Available data below:

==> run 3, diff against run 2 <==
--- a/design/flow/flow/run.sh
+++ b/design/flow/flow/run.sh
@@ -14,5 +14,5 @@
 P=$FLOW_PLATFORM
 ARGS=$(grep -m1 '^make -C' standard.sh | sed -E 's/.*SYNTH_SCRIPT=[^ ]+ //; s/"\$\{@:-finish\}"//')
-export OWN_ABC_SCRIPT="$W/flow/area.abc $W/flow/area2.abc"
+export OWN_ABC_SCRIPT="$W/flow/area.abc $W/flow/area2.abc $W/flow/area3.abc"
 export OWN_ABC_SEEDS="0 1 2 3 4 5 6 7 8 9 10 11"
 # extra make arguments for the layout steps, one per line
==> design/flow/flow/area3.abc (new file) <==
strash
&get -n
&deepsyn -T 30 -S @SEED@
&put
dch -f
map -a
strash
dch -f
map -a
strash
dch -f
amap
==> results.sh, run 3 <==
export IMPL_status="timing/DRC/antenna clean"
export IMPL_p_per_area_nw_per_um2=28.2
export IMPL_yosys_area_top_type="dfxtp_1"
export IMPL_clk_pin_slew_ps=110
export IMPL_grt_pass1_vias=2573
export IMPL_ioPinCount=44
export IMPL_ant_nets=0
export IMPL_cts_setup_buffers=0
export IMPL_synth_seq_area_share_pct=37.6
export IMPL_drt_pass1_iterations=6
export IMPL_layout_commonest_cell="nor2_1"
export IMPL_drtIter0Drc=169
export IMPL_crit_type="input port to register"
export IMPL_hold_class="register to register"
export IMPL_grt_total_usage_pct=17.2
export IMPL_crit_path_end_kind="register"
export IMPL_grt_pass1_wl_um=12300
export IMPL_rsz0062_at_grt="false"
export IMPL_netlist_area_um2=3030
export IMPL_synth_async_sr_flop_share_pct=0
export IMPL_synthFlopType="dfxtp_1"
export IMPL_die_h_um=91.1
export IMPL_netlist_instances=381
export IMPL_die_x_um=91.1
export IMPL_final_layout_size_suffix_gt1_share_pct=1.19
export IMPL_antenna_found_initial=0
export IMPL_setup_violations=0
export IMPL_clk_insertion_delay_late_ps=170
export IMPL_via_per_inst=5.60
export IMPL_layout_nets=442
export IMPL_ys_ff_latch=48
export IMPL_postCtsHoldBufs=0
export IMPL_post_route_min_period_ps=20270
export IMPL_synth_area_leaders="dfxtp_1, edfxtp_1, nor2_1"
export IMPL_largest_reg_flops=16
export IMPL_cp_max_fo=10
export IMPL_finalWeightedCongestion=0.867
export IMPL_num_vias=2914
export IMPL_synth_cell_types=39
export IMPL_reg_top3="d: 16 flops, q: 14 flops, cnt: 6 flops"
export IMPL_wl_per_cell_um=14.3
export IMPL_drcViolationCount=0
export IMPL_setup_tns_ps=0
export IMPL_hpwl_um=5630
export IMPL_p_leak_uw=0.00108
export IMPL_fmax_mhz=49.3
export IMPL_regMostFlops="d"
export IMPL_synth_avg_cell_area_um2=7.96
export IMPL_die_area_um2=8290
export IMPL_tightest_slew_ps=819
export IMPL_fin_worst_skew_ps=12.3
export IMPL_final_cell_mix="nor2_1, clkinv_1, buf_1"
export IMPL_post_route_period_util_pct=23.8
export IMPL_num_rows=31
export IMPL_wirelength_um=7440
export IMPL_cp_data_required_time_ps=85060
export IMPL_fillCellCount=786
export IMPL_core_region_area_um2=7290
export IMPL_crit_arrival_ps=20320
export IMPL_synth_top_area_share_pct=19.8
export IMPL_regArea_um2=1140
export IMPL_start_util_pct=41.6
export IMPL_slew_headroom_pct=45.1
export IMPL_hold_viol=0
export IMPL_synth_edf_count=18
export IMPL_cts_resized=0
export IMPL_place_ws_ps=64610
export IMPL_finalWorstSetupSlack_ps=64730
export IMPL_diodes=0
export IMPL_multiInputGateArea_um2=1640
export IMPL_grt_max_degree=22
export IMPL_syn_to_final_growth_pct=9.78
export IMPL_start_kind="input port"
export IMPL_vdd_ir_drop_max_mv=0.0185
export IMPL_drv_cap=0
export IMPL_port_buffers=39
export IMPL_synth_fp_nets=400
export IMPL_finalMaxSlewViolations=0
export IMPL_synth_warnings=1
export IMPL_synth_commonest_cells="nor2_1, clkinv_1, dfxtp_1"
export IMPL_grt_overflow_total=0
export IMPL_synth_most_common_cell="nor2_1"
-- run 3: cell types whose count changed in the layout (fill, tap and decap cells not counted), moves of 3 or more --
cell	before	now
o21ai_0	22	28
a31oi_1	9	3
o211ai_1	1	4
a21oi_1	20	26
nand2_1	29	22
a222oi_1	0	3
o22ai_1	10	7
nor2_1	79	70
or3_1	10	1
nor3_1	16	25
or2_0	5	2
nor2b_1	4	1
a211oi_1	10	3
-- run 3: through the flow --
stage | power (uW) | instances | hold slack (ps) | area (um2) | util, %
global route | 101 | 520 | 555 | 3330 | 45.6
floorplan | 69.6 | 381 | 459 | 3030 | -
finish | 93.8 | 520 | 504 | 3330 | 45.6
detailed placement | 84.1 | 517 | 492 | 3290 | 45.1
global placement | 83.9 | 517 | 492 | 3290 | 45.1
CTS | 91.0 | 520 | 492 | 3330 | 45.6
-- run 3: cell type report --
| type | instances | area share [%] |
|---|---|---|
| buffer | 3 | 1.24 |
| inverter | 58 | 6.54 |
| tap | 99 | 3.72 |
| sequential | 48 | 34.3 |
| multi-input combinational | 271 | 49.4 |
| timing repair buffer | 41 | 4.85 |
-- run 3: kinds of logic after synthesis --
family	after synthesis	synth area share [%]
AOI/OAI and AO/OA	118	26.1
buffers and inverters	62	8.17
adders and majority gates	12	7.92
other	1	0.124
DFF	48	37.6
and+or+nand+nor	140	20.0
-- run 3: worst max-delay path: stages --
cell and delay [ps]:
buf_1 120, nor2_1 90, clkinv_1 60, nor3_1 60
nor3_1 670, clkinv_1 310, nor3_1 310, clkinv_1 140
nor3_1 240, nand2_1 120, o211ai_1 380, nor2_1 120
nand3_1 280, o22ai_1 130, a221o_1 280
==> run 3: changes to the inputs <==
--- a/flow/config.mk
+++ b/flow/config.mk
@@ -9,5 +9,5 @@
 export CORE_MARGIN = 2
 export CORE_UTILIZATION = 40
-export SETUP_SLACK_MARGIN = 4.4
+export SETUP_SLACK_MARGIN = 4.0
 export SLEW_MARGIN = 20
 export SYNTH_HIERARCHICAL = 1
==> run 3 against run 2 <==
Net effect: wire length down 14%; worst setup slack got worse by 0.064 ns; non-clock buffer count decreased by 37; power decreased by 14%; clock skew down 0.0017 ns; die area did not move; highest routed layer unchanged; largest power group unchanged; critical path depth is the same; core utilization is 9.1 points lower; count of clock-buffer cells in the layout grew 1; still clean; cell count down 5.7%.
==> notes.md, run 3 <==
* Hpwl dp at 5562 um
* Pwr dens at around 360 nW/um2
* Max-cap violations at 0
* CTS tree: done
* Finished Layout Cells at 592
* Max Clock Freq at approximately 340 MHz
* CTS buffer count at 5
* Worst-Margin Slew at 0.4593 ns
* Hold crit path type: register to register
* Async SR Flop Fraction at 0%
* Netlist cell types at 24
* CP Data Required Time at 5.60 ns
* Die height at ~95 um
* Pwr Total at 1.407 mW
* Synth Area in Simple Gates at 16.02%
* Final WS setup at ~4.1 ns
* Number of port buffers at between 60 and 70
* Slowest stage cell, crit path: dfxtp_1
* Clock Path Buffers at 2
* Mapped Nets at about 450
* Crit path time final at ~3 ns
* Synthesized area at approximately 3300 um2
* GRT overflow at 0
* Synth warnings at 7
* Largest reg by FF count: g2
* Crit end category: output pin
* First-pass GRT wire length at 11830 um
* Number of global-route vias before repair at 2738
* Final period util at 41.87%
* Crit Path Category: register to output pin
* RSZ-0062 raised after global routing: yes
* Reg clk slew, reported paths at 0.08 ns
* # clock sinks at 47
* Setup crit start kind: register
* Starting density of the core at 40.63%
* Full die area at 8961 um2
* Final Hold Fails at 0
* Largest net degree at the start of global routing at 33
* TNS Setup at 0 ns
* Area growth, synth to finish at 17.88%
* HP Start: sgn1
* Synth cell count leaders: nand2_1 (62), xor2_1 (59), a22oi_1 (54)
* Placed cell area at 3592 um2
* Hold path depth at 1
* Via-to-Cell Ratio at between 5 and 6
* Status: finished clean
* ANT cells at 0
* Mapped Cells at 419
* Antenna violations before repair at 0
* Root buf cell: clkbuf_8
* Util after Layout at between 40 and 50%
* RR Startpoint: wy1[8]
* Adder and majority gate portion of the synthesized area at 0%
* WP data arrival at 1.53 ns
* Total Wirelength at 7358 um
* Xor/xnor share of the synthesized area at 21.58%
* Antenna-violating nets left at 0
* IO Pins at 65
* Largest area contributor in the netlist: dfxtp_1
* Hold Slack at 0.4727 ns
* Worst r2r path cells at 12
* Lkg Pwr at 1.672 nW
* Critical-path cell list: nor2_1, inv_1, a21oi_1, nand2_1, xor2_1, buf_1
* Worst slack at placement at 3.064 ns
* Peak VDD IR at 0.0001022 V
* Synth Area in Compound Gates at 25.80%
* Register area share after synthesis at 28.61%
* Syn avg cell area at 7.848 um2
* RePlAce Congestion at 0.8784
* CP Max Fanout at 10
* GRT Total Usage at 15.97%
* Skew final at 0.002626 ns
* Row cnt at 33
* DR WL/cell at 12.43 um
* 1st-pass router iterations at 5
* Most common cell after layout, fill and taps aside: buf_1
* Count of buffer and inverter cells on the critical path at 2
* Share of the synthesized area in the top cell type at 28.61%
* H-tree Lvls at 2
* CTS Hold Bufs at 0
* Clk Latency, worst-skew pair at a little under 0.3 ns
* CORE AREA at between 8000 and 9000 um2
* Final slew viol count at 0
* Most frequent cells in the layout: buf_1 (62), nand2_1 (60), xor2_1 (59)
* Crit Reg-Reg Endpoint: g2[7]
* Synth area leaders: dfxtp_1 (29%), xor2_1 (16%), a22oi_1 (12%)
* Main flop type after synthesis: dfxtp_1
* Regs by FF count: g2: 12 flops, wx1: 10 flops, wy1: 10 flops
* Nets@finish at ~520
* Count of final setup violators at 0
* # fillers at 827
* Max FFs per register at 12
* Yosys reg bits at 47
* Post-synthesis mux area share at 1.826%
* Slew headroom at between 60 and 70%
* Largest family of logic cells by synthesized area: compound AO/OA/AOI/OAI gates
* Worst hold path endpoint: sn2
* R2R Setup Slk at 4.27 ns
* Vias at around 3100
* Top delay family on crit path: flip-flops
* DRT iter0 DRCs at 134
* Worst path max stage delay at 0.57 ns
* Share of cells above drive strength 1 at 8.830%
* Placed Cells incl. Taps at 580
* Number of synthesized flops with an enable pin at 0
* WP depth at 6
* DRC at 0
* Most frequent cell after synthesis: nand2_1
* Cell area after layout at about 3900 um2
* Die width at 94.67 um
From an optimization exercise on the open Yosys and OpenROAD flow, aimed at small area, a short achievable clock period and few clock cycles per item; shortcuts taken in it are not production practice. The RTL was checked by simulation tests, not by an equivalence proof against the original design. Power figures rest on the tool's default switching activity, not on a simulated workload.

==> flow/design.v (excerpt) <==
module multiplier(
    input clk,
    input logic valid_in,
    input logic[31:0] a,
    input logic[31:0] b,
    output logic valid_out,
    output logic[63:0] r
);
    wire p1;
    wire p2;
    wire p3;
    wire p4;
    wire p5;
    wire p6;
    wire p7;
    wire p8;
    wire p9;
    wire p10;
    wire p11;
    wire p12;
    wire p13;
    wire p14;
    wire p15;
    wire p16;
    wire p17;
    wire p18;
    wire p19;
    wire p20;
    wire p21;
    wire p22;
    wire p23;
    wire p24;
    wire p25;
    wire p26;
    wire p27;
    wire p28;
    wire p29;
    wire p30;
    wire p31;
    wire p32;
    wire p33;
    wire p34;
    wire p35;
    wire p36;
    wire p37;
    wire p38;
    wire p39;
    wire p40;
    wire p41;
    wire p42;
    wire p43;
    wire p44;
    wire p45;
    wire p46;
    wire p47;
    wire p48;
    wire p49;
    wire p50;
    wire p51;
    wire p52;
    wire p53;
    wire p54;
    wire p55;
    wire p56;
    wire p57;
    wire p58;
    wire p59;
    wire p60;
    wire p61;
    wire p62;
    wire p63;
    wire p64;
    wire p65;
    wire p66;
    wire p67;
    wire p68;
    wire p69;
    wire p70;
    wire p71;
    wire p72;
    wire p73;
    wire p74;
    wire p75;
    wire p76;
    wire p77;
    wire p78;
    wire p79;
    wire p80;
    wire p81;
    wire p82;
    wire p83;
    wire p84;
    wire p85;
    wire p86;
    wire p87;
    wire p88;
    wire p89;
    wire p90;
    wire p91;
    wire p92;
    wire p93;
    wire p94;
    wire p95;
    wire p96;
    wire p97;
    wire p98;
    wire p99;
    wire p100;
    wire p101;
    wire p102;
    wire p103;
    wire p104;
    wire p105;
    wire p106;
    wire p107;
    wire p108;
    wire p109;
    wire p110;
    wire p111;
    wire p112;
    wire p113;
    wire p114;
    wire p115;
    wire p116;
    wire p117;
  ...
Size in the first run: roughly 2,800 cells after synthesis, ~130 I/O pins, about 0.033 mm² of cells after synthesis.
Settings: LEC_CHECK=0, ABC_CLOCK_PERIOD_IN_PS=3000, CAP_MARGIN=20, CORE_MARGIN=2, CORE_UTILIZATION=60, SLEW_MARGIN=20; clock period 8.0 ns.
standard.sh (not shown) runs the stock make flow with config.mk's settings and CLKGATE_MAP_FILE= SYNTH_SCRIPT=/design/flow/synth_recipe.tcl, a recipe that flattens the netlist after the stock synthesis.
==> flow/flow/run.sh <==
#!/bin/bash
# The standard layout, with Yosys's generic abc pass in synth's fine stage
# skipped (SYNTH_ARGS=-noabc) so that extract_fa maps the RTL's carry-save
# full adders to adder cells without inverters between them. Everything else,
# including the final abc mapping, is the standard flow.
set -euo pipefail
cd "$(dirname "$0")/.."
bash standard.sh SYNTH_ARGS=-noabc finish > standard_make.log 2>&1
The starting point finished clean.
Testbench counts at the start, summed over its fixed seeds: cycles 16,000, items 16,000.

End of Available data.

[Goal of the exercise] All lines above from the one with "export IMPL_diodes=0" to the one with "export CORE_UTILIZATION = 40", inclusive, should be copied exactly, and no other lines.

[Answer space]
export IMPL_diodes=0
export IMPL_multiInputGateArea_um2=1640
export IMPL_grt_max_degree=22
export IMPL_syn_to_final_growth_pct=9.78
export IMPL_start_kind="input port"
export IMPL_vdd_ir_drop_max_mv=0.0185
export IMPL_drv_cap=0
export IMPL_port_buffers=39
export IMPL_synth_fp_nets=400
export IMPL_finalMaxSlewViolations=0
export IMPL_synth_warnings=1
export IMPL_synth_commonest_cells="nor2_1, clkinv_1, dfxtp_1"
export IMPL_grt_overflow_total=0
export IMPL_synth_most_common_cell="nor2_1"
-- run 3: cell types whose count changed in the layout (fill, tap and decap cells not counted), moves of 3 or more --
cell	before	now
o21ai_0	22	28
a31oi_1	9	3
o211ai_1	1	4
a21oi_1	20	26
nand2_1	29	22
a222oi_1	0	3
o22ai_1	10	7
nor2_1	79	70
or3_1	10	1
nor3_1	16	25
or2_0	5	2
nor2b_1	4	1
a211oi_1	10	3
-- run 3: through the flow --
stage | power (uW) | instances | hold slack (ps) | area (um2) | util, %
global route | 101 | 520 | 555 | 3330 | 45.6
floorplan | 69.6 | 381 | 459 | 3030 | -
finish | 93.8 | 520 | 504 | 3330 | 45.6
detailed placement | 84.1 | 517 | 492 | 3290 | 45.1
global placement | 83.9 | 517 | 492 | 3290 | 45.1
CTS | 91.0 | 520 | 492 | 3330 | 45.6
-- run 3: cell type report --
| type | instances | area share [%] |
|---|---|---|
| buffer | 3 | 1.24 |
| inverter | 58 | 6.54 |
| tap | 99 | 3.72 |
| sequential | 48 | 34.3 |
| multi-input combinational | 271 | 49.4 |
| timing repair buffer | 41 | 4.85 |
-- run 3: kinds of logic after synthesis --
family	after synthesis	synth area share [%]
AOI/OAI and AO/OA	118	26.1
buffers and inverters	62	8.17
adders and majority gates	12	7.92
other	1	0.124
DFF	48	37.6
and+or+nand+nor	140	20.0
-- run 3: worst max-delay path: stages --
cell and delay [ps]:
buf_1 120, nor2_1 90, clkinv_1 60, nor3_1 60
nor3_1 670, clkinv_1 310, nor3_1 310, clkinv_1 140
nor3_1 240, nand2_1 120, o211ai_1 380, nor2_1 120
nand3_1 280, o22ai_1 130, a221o_1 280
==> run 3: changes to the inputs <==
--- a/flow/config.mk
+++ b/flow/config.mk
@@ -9,5 +9,5 @@
 export CORE_MARGIN = 2
 export CORE_UTILIZATION = 40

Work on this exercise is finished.